Belong to a Mommies group? Booster club? Civic org?
Trade outgrown children's clothes, maternity ware, toys, really endless. Take this concept and run with it. Items such as sport gear, gardening items, & office attire.
Hopefully in our current economic climate more people will consider bartering with more than a passing interest.
~~ pelenaka ~~
Tuesday, March 24, 2009
Busy putting my home inorder in ancipation of spring arriving soon.
Last week I came across a stash of plastic canvas bought last Summer @ a nearby street sale, no the street wasn't for sale just a group of neighbors who staged a massive street long tag sale. Now that I have all this free time on my hands I finally got around to converting these to useful food preservation tools.
I scored each plastic canvas for a dime. If your unable to catch a good find don't forget that some of the major chain craft stores offer coupons. Pick a canvas with a small patterned mesh since you'll want these screens to dehydrate items such as herbs & diced celery.
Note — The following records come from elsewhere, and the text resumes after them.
**src/rtl/icache_fetch_arbiter_if.sv**
```systemverilog
// Fetch-port bundle between NumReq requesters, the arbiter and the downstream
// instruction-cache port.
`default_nettype none

interface icache_fetch_arbiter_if #(
  parameter int NumReq    = 2,
  parameter int AddrWidth = 32,
  parameter int DataWidth = 32
);
  logic [NumReq-1:0]                in_req_i;
  logic [NumReq-1:0][AddrWidth-1:0] in_addr_i;
  logic [NumReq-1:0]                in_gnt_o;
  logic [NumReq-1:0]                in_rvalid_o;
  logic [NumReq-1:0][DataWidth-1:0] in_rdata_o;
  logic [NumReq-1:0]                in_rerror_o;
  logic                             out_req_o;
  logic [AddrWidth-1:0]             out_addr_o;
  logic                             out_gnt_i;
  logic                             out_rvalid_i;
  logic [DataWidth-1:0]             out_rdata_i;
  logic                             out_rerror_i;

  modport slave (
    input  in_req_i, in_addr_i, out_gnt_i, out_rvalid_i, out_rdata_i, out_rerror_i,
    output in_gnt_o, in_rvalid_o, in_rdata_o, in_rerror_o, out_req_o, out_addr_o
  );

  modport master (
    output in_req_i, in_addr_i, out_gnt_i, out_rvalid_i, out_rdata_i, out_rerror_i,
    input  in_gnt_o, in_rvalid_o, in_rdata_o, in_rerror_o, out_req_o, out_addr_o
  );
endinterface

`default_nettype wire

```
**src/rtl/icache_fetch_arbiter.sv**
```systemverilog
// Round-robin arbiter with locked grant sharing one I-cache fetch port; an ID
// FIFO routes in-order responses back to the requester that issued each fetch.
`default_nettype none

module icache_fetch_arbiter #(
  parameter int NumReq         = 2,
  parameter int AddrWidth      = 32,
  parameter int DataWidth      = 32,
  parameter int MaxOutstanding = 2
) (
  input  logic                   clk_i,
  input  logic                   rst_ni,
  icache_fetch_arbiter_if.slave  bus,
  output logic                   busy_o
);

  localparam int IdxW = (NumReq > 1) ? $clog2(NumReq) : 1;
  localparam int PtrW = (MaxOutstanding > 1) ? $clog2(MaxOutstanding) : 1;
  localparam int CntW = $clog2(MaxOutstanding + 1);
  localparam logic [IdxW-1:0] LastIdx = IdxW'(NumReq - 1);
  localparam logic [PtrW-1:0] LastPtr = PtrW'(MaxOutstanding - 1);
  localparam logic [CntW-1:0] MaxCnt  = CntW'(MaxOutstanding);

  logic [IdxW-1:0] rr_q;
  logic [IdxW-1:0] lock_q;
  logic            locked_q;
  logic [IdxW-1:0] fifo_q [MaxOutstanding];
  logic [PtrW-1:0] wr_ptr_q;
  logic [PtrW-1:0] rd_ptr_q;
  logic [CntW-1:0] count_q;

  logic [IdxW-1:0] winner;
  logic [IdxW-1:0] sel;
  logic [IdxW-1:0] head;
  logic [IdxW-1:0] cand_idx;
  int              cand;
  logic            found;
  logic            fifo_empty;
  logic            fifo_full;
  logic            push;
  logic            pop;
  logic            handshake;

  always_comb begin
    winner   = rr_q;
    found    = 1'b0;
    cand     = 0;
    cand_idx = '0;
    for (int i = 0; i < NumReq; i++) begin
      cand     = (int'(rr_q) + i) % NumReq;
      cand_idx = IdxW'(cand);
      if (!found && bus.in_req_i[cand_idx]) begin
        winner = cand_idx;
        found  = 1'b1;
      end
    end
  end

  assign fifo_empty = (count_q == '0);
  assign head       = fifo_q[rd_ptr_q];
  assign pop        = bus.out_rvalid_i & ~fifo_empty;
  // A same-cycle pop frees a slot, so a full FIFO still accepts a new grant.
  assign fifo_full  = (count_q == MaxCnt) & ~pop;
  assign sel        = locked_q ? lock_q : winner;

  assign bus.out_req_o  = (|bus.in_req_i) & ~fifo_full;
  assign bus.out_addr_o = bus.out_req_o ? bus.in_addr_i[sel] : '0;
  assign handshake      = bus.out_req_o & bus.out_gnt_i;
  assign push           = handshake;
  assign busy_o         = ~fifo_empty;
  assign bus.in_rdata_o = {NumReq{bus.out_rdata_i}};

  always_comb begin
    bus.in_gnt_o    = '0;
    bus.in_rvalid_o = '0;
    bus.in_rerror_o = '0;
    if (handshake) begin
      bus.in_gnt_o[sel] = 1'b1;
    end
    if (pop) begin
      bus.in_rvalid_o[head] = 1'b1;
      bus.in_rerror_o[head] = bus.out_rerror_i;
    end
  end

  always_ff @(posedge clk_i or negedge rst_ni) begin
    if (!rst_ni) begin
      rr_q     <= '0;
      lock_q   <= '0;
      locked_q <= 1'b0;
      wr_ptr_q <= '0;
      rd_ptr_q <= '0;
      count_q  <= '0;
      for (int i = 0; i < MaxOutstanding; i++) begin
        fifo_q[i] <= '0;
      end
    end else begin
      if (handshake) begin
        rr_q     <= (sel == LastIdx) ? '0 : sel + 1'b1;
        locked_q <= 1'b0;
      end else if (bus.out_req_o) begin
        locked_q <= 1'b1;
        lock_q   <= sel;
      end

      if (push) begin
        fifo_q[wr_ptr_q] <= sel;
        wr_ptr_q         <= (wr_ptr_q == LastPtr) ? '0 : wr_ptr_q + 1'b1;
      end
      if (pop) begin
        rd_ptr_q <= (rd_ptr_q == LastPtr) ? '0 : rd_ptr_q + 1'b1;
      end

      case ({push, pop})
        2'b10:   count_q <= count_q + 1'b1;
        2'b01:   count_q <= count_q - 1'b1;
        default: count_q <= count_q;
      endcase
    end
  end

  // Protocol checks on the requester and downstream sides.
  a_lock_hold: assert property (@(posedge clk_i) disable iff (!rst_ni)
    locked_q |-> bus.in_req_i[lock_q]);

  a_no_stray_rvalid: assert property (@(posedge clk_i) disable iff (!rst_ni)
    bus.out_rvalid_i |-> !fifo_empty);

endmodule

`default_nettype wire

```
**src/flat_wrapper.sv**
```systemverilog
// flat-port wrapper written by rule: the top's interface ports become plain ports
module icache_fetch_arbiter_flat 
#(
  parameter int NumReq         = 2,
  parameter int AddrWidth      = 32,
  parameter int DataWidth      = 32,
  parameter int MaxOutstanding = 2
)
  (clk_i, rst_ni, busy_o, bus_in_req_i, bus_in_addr_i, bus_out_gnt_i, bus_out_rvalid_i, bus_out_rdata_i, bus_out_rerror_i, bus_in_gnt_o, bus_in_rvalid_o, bus_in_rdata_o, bus_in_rerror_o, bus_out_req_o, bus_out_addr_o);
  icache_fetch_arbiter_if #(.NumReq(NumReq), .AddrWidth(AddrWidth), .DataWidth(DataWidth)) bus_i ();
  input  logic clk_i;
  input  logic rst_ni;
  output logic busy_o;
  input wire logic [$bits(bus_i.in_req_i)-1:0] bus_in_req_i;
  input wire logic [$bits(bus_i.in_addr_i)-1:0] bus_in_addr_i;
  input wire logic [$bits(bus_i.out_gnt_i)-1:0] bus_out_gnt_i;
  input wire logic [$bits(bus_i.out_rvalid_i)-1:0] bus_out_rvalid_i;
  input wire logic [$bits(bus_i.out_rdata_i)-1:0] bus_out_rdata_i;
  input wire logic [$bits(bus_i.out_rerror_i)-1:0] bus_out_rerror_i;
  output wire logic [$bits(bus_i.in_gnt_o)-1:0] bus_in_gnt_o;
  output wire logic [$bits(bus_i.in_rvalid_o)-1:0] bus_in_rvalid_o;
  output wire logic [$bits(bus_i.in_rdata_o)-1:0] bus_in_rdata_o;
  output wire logic [$bits(bus_i.in_rerror_o)-1:0] bus_in_rerror_o;
  output wire logic [$bits(bus_i.out_req_o)-1:0] bus_out_req_o;
  output wire logic [$bits(bus_i.out_addr_o)-1:0] bus_out_addr_o;
  assign bus_i.in_req_i = bus_in_req_i;
  assign bus_i.in_addr_i = bus_in_addr_i;
  assign bus_i.out_gnt_i = bus_out_gnt_i;
  assign bus_i.out_rvalid_i = bus_out_rvalid_i;
  assign bus_i.out_rdata_i = bus_out_rdata_i;
  assign bus_i.out_rerror_i = bus_out_rerror_i;
  assign bus_in_gnt_o = bus_i.in_gnt_o;
  assign bus_in_rvalid_o = bus_i.in_rvalid_o;
  assign bus_in_rdata_o = bus_i.in_rdata_o;
  assign bus_in_rerror_o = bus_i.in_rerror_o;
  assign bus_out_req_o = bus_i.out_req_o;
  assign bus_out_addr_o = bus_i.out_addr_o;
  icache_fetch_arbiter #(.NumReq(NumReq), .AddrWidth(AddrWidth), .DataWidth(DataWidth), .MaxOutstanding(MaxOutstanding)) u_core (.clk_i(clk_i), .rst_ni(rst_ni), .bus(bus_i), .busy_o(busy_o));
endmodule
```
Directions : Take the 1 mesh screen that comes with your dehydrator and use it as a pattern to trace and cut more screen using plastic canvas. Instead of using a marker to trace the circle I pined a screen using clothes pins as my guide. If your screen less from the get go then you'll have to trace a pattern using one of the dehydrator trays. Trim to fit.
I've been trying to work up a barter deal for ingredients to make gourmet brown mustard. Thought I would kick off this year's canning season early using a recipe from Ball Complete Book of Home Preservering page 274, Oktoberfest Beer Mustard. I can already taste this on a white hot !
I found a bottle of beer in the cellar but am still short on brown mustard seed.
UPC update: Third straight month that I've been wrong.
This month the main reasons have & will be due to pork. Last week my bbgf (barter buddy/girlfriend) was shopping @ the local mega market & came across a loss leader sale on pork. The catch was that the pork was packaged in "family packs" of 10 pounds each having a varied assortment of chops & bone in roasts. Long story short after calling me and getting no answer she made an executive decision & bought me a "family pack" too. There was added stress since these were the last two on the shelf coupled with the fact that $ is tight I am on sabbatical after all.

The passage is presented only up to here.